Functional languages are considered useful in part because their applicative structure makes it easier to reason about the value returned by a program (its extensional behavior). When one wants to analyze intensional behavior, such as the time a program takes to run, some of the advantages of functional languages turn into disadvantages. In particular, most functional languages treat functional types as standard data types; however, the time it takes to use a functional type (that is, applying it to a value) depends not only on the type but also on the applied value. Also, a number of functional languages use lazy data types, so that we may need to handle cases where parts of a data value do not need to be evaluated. The time it takes to work with such data types depends not only on the type itself but how much of it has already been examined. It is particularly difficult to reason compositionally, in a syntax-directed manner, about intensional behavior of such programs.

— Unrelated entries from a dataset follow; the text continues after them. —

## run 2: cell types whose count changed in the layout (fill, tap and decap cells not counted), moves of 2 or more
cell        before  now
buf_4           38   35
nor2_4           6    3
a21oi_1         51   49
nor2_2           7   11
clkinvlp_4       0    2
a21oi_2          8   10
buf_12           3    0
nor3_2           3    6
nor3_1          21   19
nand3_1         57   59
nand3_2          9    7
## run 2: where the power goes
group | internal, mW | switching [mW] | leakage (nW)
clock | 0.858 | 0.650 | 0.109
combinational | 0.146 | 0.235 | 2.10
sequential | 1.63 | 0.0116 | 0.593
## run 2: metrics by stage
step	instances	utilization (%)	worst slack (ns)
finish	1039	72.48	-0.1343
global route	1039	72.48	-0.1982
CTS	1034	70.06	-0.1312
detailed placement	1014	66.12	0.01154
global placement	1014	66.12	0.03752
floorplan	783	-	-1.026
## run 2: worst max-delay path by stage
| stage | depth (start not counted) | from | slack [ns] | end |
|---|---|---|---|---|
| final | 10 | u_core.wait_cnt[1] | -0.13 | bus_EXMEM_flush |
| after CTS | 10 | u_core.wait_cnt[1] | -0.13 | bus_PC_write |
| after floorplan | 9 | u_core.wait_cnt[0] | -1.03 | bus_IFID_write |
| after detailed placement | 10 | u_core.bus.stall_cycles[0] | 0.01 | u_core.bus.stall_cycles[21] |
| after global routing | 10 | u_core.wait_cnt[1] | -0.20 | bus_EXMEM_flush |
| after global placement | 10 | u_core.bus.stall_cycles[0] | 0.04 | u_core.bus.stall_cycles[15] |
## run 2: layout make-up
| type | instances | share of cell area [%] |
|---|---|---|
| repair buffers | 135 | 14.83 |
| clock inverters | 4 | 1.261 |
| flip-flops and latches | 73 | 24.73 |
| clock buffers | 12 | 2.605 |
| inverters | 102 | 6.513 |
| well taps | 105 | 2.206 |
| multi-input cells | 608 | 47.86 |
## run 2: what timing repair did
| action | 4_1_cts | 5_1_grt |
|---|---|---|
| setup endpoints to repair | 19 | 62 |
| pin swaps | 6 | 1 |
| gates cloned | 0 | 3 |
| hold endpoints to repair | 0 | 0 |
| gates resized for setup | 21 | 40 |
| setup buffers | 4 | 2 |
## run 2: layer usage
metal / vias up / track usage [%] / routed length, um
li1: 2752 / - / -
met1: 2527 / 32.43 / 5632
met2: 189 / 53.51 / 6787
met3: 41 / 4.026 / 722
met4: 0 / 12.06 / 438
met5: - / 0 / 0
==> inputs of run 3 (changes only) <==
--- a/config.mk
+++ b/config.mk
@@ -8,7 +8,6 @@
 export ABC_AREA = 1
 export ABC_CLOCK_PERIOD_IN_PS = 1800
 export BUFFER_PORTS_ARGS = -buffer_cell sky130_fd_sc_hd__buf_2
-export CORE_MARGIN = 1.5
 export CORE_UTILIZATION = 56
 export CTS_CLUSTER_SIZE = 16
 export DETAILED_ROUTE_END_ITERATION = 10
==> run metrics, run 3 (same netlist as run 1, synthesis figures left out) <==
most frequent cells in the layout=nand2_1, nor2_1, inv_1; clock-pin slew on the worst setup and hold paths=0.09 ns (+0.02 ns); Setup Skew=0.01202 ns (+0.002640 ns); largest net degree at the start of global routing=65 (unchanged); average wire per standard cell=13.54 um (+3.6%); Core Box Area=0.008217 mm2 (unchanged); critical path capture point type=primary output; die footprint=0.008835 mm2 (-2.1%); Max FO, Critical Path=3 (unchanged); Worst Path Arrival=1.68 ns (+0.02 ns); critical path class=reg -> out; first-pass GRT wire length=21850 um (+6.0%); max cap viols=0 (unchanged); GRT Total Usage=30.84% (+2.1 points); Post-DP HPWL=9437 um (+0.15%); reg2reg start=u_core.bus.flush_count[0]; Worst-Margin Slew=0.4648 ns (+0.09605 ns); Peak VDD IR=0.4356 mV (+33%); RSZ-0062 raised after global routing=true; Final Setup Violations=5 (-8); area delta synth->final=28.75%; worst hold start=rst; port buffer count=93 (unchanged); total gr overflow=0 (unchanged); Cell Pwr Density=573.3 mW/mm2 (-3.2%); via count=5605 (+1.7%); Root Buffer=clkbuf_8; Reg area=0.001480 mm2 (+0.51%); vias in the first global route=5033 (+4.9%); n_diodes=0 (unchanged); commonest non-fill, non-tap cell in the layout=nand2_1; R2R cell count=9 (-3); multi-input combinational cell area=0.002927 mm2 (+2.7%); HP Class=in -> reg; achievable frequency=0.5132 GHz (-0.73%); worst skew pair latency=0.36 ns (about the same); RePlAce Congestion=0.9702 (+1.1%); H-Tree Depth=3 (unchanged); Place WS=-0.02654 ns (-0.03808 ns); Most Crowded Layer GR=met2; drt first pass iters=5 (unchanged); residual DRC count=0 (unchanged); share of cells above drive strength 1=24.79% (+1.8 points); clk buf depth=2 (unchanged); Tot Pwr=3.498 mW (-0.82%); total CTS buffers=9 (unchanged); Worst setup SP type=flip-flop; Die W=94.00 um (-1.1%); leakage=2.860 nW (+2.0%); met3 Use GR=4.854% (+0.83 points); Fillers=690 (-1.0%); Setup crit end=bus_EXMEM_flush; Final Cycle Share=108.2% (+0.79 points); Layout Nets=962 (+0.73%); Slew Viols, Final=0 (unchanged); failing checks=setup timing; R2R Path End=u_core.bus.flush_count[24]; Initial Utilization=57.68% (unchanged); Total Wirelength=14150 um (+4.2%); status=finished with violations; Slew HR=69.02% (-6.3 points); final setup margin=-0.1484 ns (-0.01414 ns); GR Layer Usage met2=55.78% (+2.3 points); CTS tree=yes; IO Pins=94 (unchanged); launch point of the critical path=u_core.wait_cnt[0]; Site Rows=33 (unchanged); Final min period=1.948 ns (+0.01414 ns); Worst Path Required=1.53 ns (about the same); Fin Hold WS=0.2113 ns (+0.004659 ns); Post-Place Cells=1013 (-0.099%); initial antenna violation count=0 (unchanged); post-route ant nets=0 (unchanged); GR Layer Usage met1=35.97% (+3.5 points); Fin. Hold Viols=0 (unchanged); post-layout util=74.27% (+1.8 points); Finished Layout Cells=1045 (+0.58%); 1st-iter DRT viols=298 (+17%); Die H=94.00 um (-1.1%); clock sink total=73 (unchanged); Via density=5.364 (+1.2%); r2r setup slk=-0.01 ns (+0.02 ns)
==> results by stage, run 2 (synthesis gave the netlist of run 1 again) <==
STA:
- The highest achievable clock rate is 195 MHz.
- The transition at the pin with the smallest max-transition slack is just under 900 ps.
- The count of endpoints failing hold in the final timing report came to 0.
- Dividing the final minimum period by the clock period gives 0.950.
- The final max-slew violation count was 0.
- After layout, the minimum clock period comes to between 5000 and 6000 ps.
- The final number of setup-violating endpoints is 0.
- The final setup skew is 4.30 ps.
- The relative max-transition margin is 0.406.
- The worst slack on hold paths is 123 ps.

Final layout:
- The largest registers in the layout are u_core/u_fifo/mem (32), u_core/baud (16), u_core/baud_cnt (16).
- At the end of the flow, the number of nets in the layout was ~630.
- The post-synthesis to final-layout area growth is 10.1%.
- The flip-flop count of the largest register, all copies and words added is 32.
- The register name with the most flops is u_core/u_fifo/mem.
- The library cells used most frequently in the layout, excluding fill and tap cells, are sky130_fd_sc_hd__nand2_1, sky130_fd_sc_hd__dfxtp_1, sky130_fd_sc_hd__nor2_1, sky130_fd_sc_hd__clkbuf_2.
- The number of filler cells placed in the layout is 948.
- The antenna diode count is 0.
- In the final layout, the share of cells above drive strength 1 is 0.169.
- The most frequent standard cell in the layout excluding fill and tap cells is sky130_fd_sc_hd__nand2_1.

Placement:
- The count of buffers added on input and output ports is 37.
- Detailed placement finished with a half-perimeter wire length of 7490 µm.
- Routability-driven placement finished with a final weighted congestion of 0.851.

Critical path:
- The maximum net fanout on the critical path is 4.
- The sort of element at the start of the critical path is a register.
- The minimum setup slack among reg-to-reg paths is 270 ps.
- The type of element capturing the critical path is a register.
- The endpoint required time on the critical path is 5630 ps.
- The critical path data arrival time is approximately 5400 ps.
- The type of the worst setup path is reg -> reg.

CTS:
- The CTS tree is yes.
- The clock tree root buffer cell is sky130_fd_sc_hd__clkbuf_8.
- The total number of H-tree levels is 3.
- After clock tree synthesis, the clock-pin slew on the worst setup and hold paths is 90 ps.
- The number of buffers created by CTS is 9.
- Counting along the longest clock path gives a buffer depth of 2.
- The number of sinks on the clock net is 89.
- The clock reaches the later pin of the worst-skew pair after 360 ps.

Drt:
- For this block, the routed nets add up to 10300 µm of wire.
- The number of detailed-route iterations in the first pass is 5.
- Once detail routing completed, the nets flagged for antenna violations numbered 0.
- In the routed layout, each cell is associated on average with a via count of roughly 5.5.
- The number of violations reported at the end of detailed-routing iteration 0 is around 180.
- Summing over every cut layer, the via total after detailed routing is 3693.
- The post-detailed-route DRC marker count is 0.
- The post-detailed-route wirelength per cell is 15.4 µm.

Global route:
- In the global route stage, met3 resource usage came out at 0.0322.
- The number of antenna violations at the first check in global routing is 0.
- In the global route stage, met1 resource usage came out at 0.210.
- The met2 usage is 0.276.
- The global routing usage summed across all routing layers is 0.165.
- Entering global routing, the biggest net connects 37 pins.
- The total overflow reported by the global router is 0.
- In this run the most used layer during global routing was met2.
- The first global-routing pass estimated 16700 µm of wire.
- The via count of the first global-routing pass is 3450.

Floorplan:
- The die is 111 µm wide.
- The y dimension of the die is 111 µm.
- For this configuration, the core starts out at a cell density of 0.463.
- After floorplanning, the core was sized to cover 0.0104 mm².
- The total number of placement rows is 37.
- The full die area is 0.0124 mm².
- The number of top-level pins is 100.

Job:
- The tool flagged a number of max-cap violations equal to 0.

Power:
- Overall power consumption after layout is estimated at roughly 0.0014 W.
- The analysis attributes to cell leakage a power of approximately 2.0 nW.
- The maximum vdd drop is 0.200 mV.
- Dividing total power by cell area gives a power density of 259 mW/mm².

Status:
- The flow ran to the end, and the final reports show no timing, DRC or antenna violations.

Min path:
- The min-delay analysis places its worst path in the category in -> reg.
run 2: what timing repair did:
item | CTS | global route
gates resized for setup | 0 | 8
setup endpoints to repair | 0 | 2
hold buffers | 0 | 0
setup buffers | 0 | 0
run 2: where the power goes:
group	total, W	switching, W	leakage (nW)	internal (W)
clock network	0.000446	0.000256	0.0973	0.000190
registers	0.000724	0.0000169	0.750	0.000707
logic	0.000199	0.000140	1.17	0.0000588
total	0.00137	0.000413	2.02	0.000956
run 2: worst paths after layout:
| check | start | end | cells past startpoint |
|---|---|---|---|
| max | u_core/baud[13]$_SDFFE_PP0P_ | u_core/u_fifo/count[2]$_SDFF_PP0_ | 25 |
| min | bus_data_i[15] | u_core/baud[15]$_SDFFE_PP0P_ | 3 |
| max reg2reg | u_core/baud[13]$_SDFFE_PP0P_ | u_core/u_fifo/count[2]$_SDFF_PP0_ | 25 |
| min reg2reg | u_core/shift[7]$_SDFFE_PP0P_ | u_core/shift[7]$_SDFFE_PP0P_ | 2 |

In this dissertation we develop a compositional semantics for functional programs that allows us to analyze the time a program takes to run (in terms of the number of times certain operations are required). Our system uniformly handles both higher-order types and lazy types, by using internal costs (time needed to use an expression) as well as external costs (time needed to evaluation an expression). We create semantics for programs using either call-by-value evaluation strategy (where arguments are always evaluated) or call-by-name (where arguments are only evaluated when used). The technique we use to create the semantic functions is almost identical for both evaluation strategies and should be easily adjustable to other languages.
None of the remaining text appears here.